Data lakehouse pioneer Databricks said on Tuesday at its Data + AI Summit that it has extended its platform with a series of enhancements to accelerate data lake operations.
Also at the conference, held in San Francisco, the vendor said it is committed to making its data lakehouse technology open source.
The well-funded vendor raised a $1.6 billion round of venture capital in August 2021, giving the company a valuation of $38 billion.
Databricks' data lakehouse platform has multiple components, with the Delta Lake technology as the foundation. But while Databricks had pledged in 2019 to make the platform open source, not all elements of the current Delta Lake technology have actually been made available as open source.
That will change, according to Databricks. The vendor said it is committing to contribute its proprietary Delta Lake to the open source project but did not say when all the code will be available as open source.
In other developments from the conference, Databricks said it is now also making its Unity Catalog generally available, a year after the vendor previewed the data governance technology.
Databricks on Tuesday also unveiled the preview of its new SQL Serverless platform offering, which enables a data lakehouse as a service.
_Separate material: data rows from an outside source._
**src/assert_macros.svh**
```systemverilog
// Assertion macros shared by the incremental PID RTL.
`ifndef ASSERT_MACROS_SVH
`define ASSERT_MACROS_SVH

// Property checked on every clock edge outside reset.
`define ASSERT_ALWAYS(label, clk, rst, prop, msg) \
   label: assert property (@(posedge clk) disable iff (rst) (prop)) else $error(msg);

// Property checked in the cycle after the antecedent.
`define ASSERT_NEXT(label, clk, rst, ante, cons, msg) \
   label: assert property (@(posedge clk) disable iff (rst) (ante) |=> (cons)) else $error(msg);

`endif

```
**src/ipid_pkg.sv**
```systemverilog
// Types, widths and constants for the incremental PID core.
`timescale 1ns / 1ps

package ipid_pkg;

   localparam int unsigned CfgW   = 31;  // Q15.16 registers and drive
   localparam int unsigned DataW  = 16;  // measured / target
   localparam int unsigned ErrW   = 17;  // target - measured
   localparam int unsigned Diff1W = 18;  // e - e1
   localparam int unsigned Diff2W = 19;  // e - 2e1 + e2
   localparam int unsigned ProdW  = 50;  // gain times difference
   localparam int unsigned SumW   = 53;  // sum of three products
   localparam int unsigned IncW   = 32;  // clamped increment
   localparam int unsigned AccW   = 33;  // accumulator plus increment
   localparam int unsigned IdxW   = 3;

   localparam int unsigned InitOutputWhole = 150;
   localparam logic [CfgW-1:0] InitOutputQ16  = CfgW'(InitOutputWhole << 16);
   localparam logic [CfgW-1:0] StepLimitReset = CfgW'(6553600);
   localparam logic [CfgW-1:0] OutLimitReset  = CfgW'(6553600);

   typedef enum logic [IdxW-1:0] {
      REG_GAIN_P       = 3'd0,
      REG_GAIN_I       = 3'd1,
      REG_GAIN_D       = 3'd2,
      REG_STEP_LIMIT   = 3'd3,
      REG_OUTPUT_LIMIT = 3'd4
   } reg_index_type;

   typedef struct packed {
      logic [CfgW-1:0] gain_p;
      logic [CfgW-1:0] gain_i;
      logic [CfgW-1:0] gain_d;
      logic [CfgW-1:0] step_limit;
      logic [CfgW-1:0] output_limit;
   } cfg_type;

endpackage

```
**src/ipid_calc.sv**
```systemverilog
// Combinational PID increment, step clamp and output clamp for one item.
`timescale 1ns / 1ps

module ipid_calc import ipid_pkg::*; (
   input  cfg_type                  cfg,
   input  logic signed [DataW-1:0]  measured,
   input  logic signed [DataW-1:0]  target,
   input  logic                     open_loop,
   input  logic signed [ErrW-1:0]   err_prev,
   input  logic signed [ErrW-1:0]   err_prev2,
   input  logic        [CfgW-1:0]   acc,
   output logic signed [ErrW-1:0]   err,
   output logic        [CfgW-1:0]   drive
);

   logic signed [Diff1W-1:0] d1;
   logic signed [Diff2W-1:0] d2;
   logic signed [ProdW-1:0]  gp_x;
   logic signed [ProdW-1:0]  gi_x;
   logic signed [ProdW-1:0]  gd_x;
   logic signed [ProdW-1:0]  prod_p;
   logic signed [ProdW-1:0]  prod_i;
   logic signed [ProdW-1:0]  prod_d;
   logic signed [SumW-1:0]   sum;
   logic signed [SumW-1:0]   lim;
   logic signed [IncW-1:0]   inc;
   logic        [CfgW-1:0]   base;
   logic signed [AccW-1:0]   acc_sum;
   logic signed [AccW-1:0]   out_lim;

   assign err = ErrW'(target) - ErrW'(measured);
   assign d1  = Diff1W'(err) - Diff1W'(err_prev);
   assign d2  = Diff2W'(err) - (Diff2W'(err_prev) <<< 1) + Diff2W'(err_prev2);

   // gains are unsigned: zero-extend into the signed product width
   assign gp_x = $signed({{(ProdW-CfgW){1'b0}}, cfg.gain_p});
   assign gi_x = $signed({{(ProdW-CfgW){1'b0}}, cfg.gain_i});
   assign gd_x = $signed({{(ProdW-CfgW){1'b0}}, cfg.gain_d});

   assign prod_p = gp_x * ProdW'(d1);
   assign prod_i = gi_x * ProdW'(err);
   assign prod_d = gd_x * ProdW'(d2);

   assign sum = SumW'(prod_p) + SumW'(prod_i) + SumW'(prod_d);
   assign lim = $signed({{(SumW-CfgW){1'b0}}, cfg.step_limit});

   always_comb begin
      priority if (sum > lim) begin
         inc = IncW'(lim);
      end else if (sum < -lim) begin
         inc = IncW'(-lim);
      end else begin
         inc = IncW'(sum);
      end
   end

   assign base    = open_loop ? '0 : acc;
   assign acc_sum = AccW'(inc) + $signed({{(AccW-CfgW){1'b0}}, base});
   assign out_lim = $signed({{(AccW-CfgW){1'b0}}, cfg.output_limit});

   always_comb begin
      priority if (acc_sum > out_lim) begin
         drive = cfg.output_limit;
      end else if (acc_sum < 0) begin
         drive = '0;
      end else begin
         drive = acc_sum[CfgW-1:0];
      end
   end

endmodule

```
Rather than running a persistent set of resources, the serverless platform enables organizations to start up and operate a data lakehouse analysis environment on a consumption basis.
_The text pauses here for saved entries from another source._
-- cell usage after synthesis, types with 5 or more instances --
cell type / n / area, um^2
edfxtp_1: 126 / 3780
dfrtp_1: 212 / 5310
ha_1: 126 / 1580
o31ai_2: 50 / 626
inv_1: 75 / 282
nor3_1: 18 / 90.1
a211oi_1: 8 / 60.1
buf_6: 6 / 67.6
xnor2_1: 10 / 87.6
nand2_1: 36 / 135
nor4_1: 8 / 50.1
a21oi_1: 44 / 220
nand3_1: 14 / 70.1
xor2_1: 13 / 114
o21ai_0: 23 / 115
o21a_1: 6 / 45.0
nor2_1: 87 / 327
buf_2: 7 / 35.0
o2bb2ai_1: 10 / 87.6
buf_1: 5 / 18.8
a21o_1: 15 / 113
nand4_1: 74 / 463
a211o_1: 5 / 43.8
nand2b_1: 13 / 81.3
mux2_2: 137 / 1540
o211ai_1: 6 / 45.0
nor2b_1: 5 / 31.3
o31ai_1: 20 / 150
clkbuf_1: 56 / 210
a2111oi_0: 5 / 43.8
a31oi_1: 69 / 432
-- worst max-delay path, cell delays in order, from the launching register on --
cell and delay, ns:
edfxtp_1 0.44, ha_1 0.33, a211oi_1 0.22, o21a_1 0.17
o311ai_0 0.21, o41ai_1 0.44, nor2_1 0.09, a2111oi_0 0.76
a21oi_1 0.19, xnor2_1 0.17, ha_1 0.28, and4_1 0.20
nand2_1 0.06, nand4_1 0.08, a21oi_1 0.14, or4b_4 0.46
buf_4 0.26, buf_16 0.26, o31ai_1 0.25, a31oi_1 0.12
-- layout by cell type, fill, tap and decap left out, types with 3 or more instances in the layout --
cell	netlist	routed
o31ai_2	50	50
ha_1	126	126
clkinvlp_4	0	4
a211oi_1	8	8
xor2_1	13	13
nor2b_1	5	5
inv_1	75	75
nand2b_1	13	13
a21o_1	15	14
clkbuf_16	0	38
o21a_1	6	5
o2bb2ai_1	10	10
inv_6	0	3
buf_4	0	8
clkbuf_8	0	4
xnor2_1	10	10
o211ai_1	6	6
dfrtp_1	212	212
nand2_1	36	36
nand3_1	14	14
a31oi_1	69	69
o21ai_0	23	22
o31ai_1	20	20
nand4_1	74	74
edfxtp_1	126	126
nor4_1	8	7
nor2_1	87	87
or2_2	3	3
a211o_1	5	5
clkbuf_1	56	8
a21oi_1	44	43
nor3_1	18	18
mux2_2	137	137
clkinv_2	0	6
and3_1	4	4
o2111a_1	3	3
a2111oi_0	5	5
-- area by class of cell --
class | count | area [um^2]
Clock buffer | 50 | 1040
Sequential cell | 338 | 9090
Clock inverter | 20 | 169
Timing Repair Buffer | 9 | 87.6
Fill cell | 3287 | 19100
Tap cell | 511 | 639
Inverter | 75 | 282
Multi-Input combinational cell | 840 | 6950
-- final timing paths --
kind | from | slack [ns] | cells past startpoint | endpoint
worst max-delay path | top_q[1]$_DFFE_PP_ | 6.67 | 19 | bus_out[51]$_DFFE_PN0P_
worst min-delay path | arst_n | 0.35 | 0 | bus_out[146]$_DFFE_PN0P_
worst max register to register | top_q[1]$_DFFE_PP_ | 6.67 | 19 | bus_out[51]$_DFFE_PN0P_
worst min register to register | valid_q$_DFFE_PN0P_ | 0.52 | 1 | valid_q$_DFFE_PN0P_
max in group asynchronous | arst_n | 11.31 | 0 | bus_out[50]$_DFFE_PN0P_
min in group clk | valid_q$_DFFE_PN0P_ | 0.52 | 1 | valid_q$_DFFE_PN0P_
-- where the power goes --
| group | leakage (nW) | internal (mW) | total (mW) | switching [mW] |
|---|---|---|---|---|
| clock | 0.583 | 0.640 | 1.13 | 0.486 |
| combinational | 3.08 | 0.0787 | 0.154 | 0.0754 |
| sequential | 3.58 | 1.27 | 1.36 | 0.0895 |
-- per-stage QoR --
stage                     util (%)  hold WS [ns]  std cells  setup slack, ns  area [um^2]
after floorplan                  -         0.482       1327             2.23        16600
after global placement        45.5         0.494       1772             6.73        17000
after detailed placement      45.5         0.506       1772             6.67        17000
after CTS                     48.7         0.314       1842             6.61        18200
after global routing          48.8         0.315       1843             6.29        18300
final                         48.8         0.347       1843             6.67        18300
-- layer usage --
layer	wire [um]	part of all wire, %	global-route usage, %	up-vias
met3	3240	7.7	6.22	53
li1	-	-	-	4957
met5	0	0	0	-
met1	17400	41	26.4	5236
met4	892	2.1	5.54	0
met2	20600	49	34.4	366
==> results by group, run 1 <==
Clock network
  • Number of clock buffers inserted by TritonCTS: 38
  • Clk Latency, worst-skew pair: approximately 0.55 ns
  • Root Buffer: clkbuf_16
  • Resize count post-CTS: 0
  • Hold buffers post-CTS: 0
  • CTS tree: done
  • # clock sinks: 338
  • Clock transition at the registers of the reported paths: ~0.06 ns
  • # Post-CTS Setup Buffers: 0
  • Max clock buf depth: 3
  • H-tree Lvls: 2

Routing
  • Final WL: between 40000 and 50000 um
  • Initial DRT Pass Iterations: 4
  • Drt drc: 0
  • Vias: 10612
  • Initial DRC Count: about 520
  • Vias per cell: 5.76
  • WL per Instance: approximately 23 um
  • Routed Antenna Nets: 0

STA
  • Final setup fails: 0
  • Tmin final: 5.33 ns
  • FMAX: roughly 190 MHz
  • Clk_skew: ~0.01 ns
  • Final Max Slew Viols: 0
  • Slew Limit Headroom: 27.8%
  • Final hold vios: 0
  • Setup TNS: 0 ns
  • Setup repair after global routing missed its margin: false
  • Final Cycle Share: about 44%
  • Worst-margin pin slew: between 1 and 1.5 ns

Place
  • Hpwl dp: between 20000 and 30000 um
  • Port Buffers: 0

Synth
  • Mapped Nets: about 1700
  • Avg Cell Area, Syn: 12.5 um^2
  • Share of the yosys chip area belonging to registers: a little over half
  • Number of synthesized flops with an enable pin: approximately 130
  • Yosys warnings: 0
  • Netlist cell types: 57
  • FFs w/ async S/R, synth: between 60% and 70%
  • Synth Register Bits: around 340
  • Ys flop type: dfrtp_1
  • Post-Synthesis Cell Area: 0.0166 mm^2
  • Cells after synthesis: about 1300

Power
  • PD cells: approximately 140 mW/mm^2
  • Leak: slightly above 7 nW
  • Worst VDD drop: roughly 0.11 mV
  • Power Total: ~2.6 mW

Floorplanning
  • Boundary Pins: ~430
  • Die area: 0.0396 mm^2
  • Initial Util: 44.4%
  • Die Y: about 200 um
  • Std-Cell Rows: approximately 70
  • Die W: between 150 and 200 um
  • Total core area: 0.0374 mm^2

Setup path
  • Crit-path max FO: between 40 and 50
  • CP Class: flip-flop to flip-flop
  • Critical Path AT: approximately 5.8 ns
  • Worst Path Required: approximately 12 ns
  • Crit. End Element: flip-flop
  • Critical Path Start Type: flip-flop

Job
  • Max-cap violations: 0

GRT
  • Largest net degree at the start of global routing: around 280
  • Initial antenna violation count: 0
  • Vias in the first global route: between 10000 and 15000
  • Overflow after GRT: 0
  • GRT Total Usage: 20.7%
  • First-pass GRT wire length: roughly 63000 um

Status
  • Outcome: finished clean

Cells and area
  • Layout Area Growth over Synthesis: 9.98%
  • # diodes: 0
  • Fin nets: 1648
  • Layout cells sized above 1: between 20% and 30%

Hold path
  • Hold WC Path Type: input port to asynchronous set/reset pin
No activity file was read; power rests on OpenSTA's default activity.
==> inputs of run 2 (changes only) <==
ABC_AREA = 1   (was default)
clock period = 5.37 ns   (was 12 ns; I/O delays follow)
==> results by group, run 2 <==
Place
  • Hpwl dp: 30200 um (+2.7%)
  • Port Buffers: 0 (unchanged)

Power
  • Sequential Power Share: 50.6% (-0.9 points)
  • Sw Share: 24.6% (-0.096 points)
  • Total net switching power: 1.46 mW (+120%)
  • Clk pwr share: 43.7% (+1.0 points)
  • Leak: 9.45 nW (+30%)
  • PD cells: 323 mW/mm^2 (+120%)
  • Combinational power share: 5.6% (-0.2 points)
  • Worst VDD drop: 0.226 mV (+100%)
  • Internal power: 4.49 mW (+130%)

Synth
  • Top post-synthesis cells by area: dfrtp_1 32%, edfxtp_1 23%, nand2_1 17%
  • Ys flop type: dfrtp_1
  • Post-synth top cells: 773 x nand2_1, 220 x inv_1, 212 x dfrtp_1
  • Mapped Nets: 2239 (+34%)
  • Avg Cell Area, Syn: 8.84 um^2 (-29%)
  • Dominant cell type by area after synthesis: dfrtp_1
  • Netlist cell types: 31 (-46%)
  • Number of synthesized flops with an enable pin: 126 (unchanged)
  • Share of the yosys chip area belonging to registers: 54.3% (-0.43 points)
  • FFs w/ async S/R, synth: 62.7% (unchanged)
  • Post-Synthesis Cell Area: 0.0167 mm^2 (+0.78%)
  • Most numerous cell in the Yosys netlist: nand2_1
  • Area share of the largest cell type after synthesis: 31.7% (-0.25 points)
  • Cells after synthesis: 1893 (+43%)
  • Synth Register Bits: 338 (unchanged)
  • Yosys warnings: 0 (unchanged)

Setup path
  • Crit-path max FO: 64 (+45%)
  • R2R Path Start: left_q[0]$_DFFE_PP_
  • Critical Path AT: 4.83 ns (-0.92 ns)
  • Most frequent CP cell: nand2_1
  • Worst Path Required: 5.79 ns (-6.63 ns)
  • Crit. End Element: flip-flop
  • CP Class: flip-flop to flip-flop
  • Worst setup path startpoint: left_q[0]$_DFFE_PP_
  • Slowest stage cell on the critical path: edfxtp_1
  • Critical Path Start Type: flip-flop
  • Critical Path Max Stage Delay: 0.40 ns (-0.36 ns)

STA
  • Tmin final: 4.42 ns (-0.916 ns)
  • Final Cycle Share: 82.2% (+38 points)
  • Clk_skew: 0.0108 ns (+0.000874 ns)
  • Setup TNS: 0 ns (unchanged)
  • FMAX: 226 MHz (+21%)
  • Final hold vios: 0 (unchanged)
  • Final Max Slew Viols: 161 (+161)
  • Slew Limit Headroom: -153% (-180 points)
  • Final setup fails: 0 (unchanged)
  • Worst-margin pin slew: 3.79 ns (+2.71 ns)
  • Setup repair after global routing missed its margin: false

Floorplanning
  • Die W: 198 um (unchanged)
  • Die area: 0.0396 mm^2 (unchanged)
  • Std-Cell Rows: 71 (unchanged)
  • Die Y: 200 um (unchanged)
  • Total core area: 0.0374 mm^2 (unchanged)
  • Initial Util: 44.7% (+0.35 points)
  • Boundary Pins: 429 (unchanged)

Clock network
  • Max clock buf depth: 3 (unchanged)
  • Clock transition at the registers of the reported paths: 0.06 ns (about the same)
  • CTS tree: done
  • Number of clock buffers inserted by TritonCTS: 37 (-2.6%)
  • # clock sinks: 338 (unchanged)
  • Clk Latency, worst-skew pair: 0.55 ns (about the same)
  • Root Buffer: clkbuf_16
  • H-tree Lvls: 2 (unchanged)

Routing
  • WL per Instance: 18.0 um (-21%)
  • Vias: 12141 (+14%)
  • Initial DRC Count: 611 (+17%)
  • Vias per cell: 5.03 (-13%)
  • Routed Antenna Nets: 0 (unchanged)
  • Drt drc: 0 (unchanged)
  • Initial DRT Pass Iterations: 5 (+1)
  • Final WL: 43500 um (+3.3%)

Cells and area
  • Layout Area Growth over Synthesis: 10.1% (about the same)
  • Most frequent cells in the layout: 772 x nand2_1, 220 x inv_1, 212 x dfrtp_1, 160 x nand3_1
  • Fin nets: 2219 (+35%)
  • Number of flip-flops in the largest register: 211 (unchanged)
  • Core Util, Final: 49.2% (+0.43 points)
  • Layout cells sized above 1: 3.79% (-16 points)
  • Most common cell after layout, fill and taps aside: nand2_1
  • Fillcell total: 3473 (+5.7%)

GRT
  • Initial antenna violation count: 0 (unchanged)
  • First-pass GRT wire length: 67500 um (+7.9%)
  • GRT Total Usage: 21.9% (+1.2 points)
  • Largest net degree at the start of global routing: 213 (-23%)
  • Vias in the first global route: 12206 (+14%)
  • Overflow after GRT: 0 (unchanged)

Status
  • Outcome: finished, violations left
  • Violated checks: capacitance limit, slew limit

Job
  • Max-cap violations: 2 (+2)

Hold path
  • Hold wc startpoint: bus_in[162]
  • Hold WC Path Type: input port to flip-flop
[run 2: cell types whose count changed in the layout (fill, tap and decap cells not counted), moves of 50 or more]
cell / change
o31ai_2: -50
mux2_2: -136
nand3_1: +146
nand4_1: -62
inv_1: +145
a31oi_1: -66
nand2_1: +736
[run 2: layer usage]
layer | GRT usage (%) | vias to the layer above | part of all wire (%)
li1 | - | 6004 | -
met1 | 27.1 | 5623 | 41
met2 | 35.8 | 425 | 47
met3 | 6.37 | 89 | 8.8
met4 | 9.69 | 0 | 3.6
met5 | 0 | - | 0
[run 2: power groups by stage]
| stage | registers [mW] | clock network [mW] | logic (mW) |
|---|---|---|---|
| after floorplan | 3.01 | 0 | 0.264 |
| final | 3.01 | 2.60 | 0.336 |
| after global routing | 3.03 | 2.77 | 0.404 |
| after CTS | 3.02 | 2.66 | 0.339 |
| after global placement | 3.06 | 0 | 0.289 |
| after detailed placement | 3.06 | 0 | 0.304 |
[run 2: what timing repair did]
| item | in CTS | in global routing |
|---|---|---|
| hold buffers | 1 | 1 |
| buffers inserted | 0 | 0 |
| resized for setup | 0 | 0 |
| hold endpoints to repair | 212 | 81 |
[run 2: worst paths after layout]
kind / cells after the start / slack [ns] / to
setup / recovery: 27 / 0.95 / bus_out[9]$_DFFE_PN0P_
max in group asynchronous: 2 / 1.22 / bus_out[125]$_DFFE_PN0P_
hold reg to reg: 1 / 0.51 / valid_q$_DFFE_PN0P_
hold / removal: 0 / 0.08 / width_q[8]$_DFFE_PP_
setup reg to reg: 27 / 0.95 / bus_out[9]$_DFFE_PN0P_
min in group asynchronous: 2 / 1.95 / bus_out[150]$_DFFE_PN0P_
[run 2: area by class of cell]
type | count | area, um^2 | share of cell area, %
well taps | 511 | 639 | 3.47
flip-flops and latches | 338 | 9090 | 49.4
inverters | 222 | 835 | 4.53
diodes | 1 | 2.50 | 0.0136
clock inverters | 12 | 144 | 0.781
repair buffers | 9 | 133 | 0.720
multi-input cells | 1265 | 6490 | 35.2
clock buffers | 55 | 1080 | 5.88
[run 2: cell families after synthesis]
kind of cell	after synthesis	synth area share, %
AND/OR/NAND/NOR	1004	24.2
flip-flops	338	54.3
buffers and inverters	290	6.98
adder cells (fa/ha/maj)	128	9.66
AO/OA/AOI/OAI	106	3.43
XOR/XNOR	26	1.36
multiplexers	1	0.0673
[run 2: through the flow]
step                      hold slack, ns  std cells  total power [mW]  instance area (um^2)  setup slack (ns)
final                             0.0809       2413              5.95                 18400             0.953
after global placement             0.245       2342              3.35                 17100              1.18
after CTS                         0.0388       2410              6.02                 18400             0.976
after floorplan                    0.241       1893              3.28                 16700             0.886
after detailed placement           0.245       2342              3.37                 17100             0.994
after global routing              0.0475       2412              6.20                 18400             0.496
### config.mk
export PLATFORM = sky130hd
export DESIGN_NAME = hkce_ram
export DESIGN_NICKNAME = d
export VERILOG_FILES = /design/src/sv/hkce_ram.sv
export SDC_FILE = /design/constraint.sdc
export NUM_CORES = 2
export LEC_CHECK = 0
export BUFFER_PORTS_ARGS = -buffer_cell sky130_fd_sc_hd__buf_2
export CAP_MARGIN = 20
export CORE_ASPECT_RATIO = 0.8
export CORE_MARGIN = 3
export CORE_UTILIZATION = 55
export CTS_BUF_LIST = sky130_fd_sc_hd__clkbuf_8 sky130_fd_sc_hd__clkbuf_16
export CTS_CLUSTER_SIZE = 28
export DETAILED_ROUTE_END_ITERATION = 12
export MAX_ROUTING_LAYER = met4
export PLACE_DENSITY = 0.8
export SYNTH_ARGS = -nofsm -noshare
export SYNTH_HDL_FRONTEND = slang
export SYNTH_SLANG_ARGS = --single-unit
### constraint.sdc
create_clock -name clk -period 10.3 [get_ports clk]
set_clock_uncertainty 0.2 [all_clocks]
set_input_delay 1.03 -clock clk [delete_from_list [all_inputs] [get_ports clk]]
set_output_delay 1.03 -clock clk [all_outputs]
set_load 0.05 [all_outputs]
### src/sv/hkce_ram.sv
// Generic single-write, single-read RAM with registered read data.
`timescale 1ns / 1ps
`default_nettype none
module hkce_ram #(
    parameter int WIDTH = 64,
    parameter int DEPTH = 32
) (
    input  wire logic                     clk,
    input  wire logic                     we,
    input  wire logic [$clog2(DEPTH)-1:0] waddr,
    input  wire logic [WIDTH-1:0]         wdata,
    input  wire logic [$clog2(DEPTH)-1:0] raddr,
    output logic      [WIDTH-1:0]         rdata
);
    logic [WIDTH-1:0] mem [DEPTH];

    always_ff @(posedge clk)
    begin
        if (we)
        begin
            mem[waddr] <= wdata;
        end
        rdata <= mem[raddr];
    end
endmodule
`default_nettype wire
Rounding out Databricks' latest product moves is a new effort to accelerate Spark Structured Streaming called Project Lightspeed.
Data lakehouse efforts in context
Databricks is in a competitive race with Snowflake, MongoDB, Oracle, Teradata and others to translate the massive volumes of enterprise data into analytics-ready data that can provide meaningful insight and context, said Hyoun Park, an analyst with Amalgam Insights.
The vendor is taking steps across its platform to make its case to enterprises for being the record and engine of choice for new analytics applications, Park said.
"The biggest challenge that Databricks faces is that it is seeking to be best in class across a wide variety of data management, analytics, governance and app development capabilities while there are standalone solutions in each of these areas that also have competitive differentiators," Park said. "Although Databricks has quickly established itself as a top general platform for the current generation of analytic and AI use cases, it faces competition in each area that it seeks to expand into."
Park said he is also optimistic about Databricks' effort to make all of its Delta Lake code open source.
"The open source push will allow more developers to be familiar with the full power of Delta Lake capabilities, which is better for Databricks in the long run," Park said.
Hyoun ParkAnalyst, Amalgam Insights
Also, Databricks' intent to make the full capabilities of Delta Lake open source is an important step to drive wider adoption and build a deeper trust with users, said analyst Sanjeev Mohan, founder of SanjMo Advisory.
Meanwhile, the generally availability of the Unity Catalog will improve security and governance aspects of lakehouse assets such as files, tables and machine learning models, Mohan said.
"This is essential to protect sensitive data," Mohan said of the Unity Catalog.
The next big areas that Databricks needs to work on are streaming data and incremental ETL (extract, transform and load) capabilities, Mohan said. Project Lightspeed could help Databricks fill the gap on streaming with better performance and enhanced functionality, he noted.
Databricks CEO commits open source data lakehouse
In a press briefing at the Data + AI Summit, which is being held in person and virtually, Databricks CEO Ali Ghodsi outlined his strategy for making the Delta Lake data lakehouse technology open source.
"We're committing to donating any future things that we build in Delta Lake to the open source project," Ghodsi said. "Open source for us helps to enable adoption."
A common approach for many open source efforts is for developers to work upstream first, meaning the code is developed first in open source and then flows down into commercial tools. Databricks is taking the inverse approach, building innovation in a closed approach first and then contributing code to open source.
In response to a question from TechTarget about not working upstream first, Ghodsi said it's complicated to develop software and ensure it is high quality.
"We found that we can build a proprietary version faster and then open source it," Ghodsi said.
Lightspeed ahead for streaming data lakehouse technology
Ghodsi also highlighted the Project Lightspeed effort, which aims to lower latency for real-time data lakehouse operations.
With Lightspeed, Databricks is looking to improve Spark Structured Streaming with better performance.
Spark Structured Streaming enables streaming data from the Apache Spark SQL technology. Lightspeed works with Apache Kafka data streaming sources, but Ghodsi noted that Lightspeed can handle more than Kafka.
For instance, a user can run machine learning in real time and detects anomalies with structured streaming, which isn't easily doable with Kafka, Ghodsi said.
"Kafka is primarily a way in which you can store real-time data that's coming in, and our streaming engine lets you do much more advanced processing on it," he said.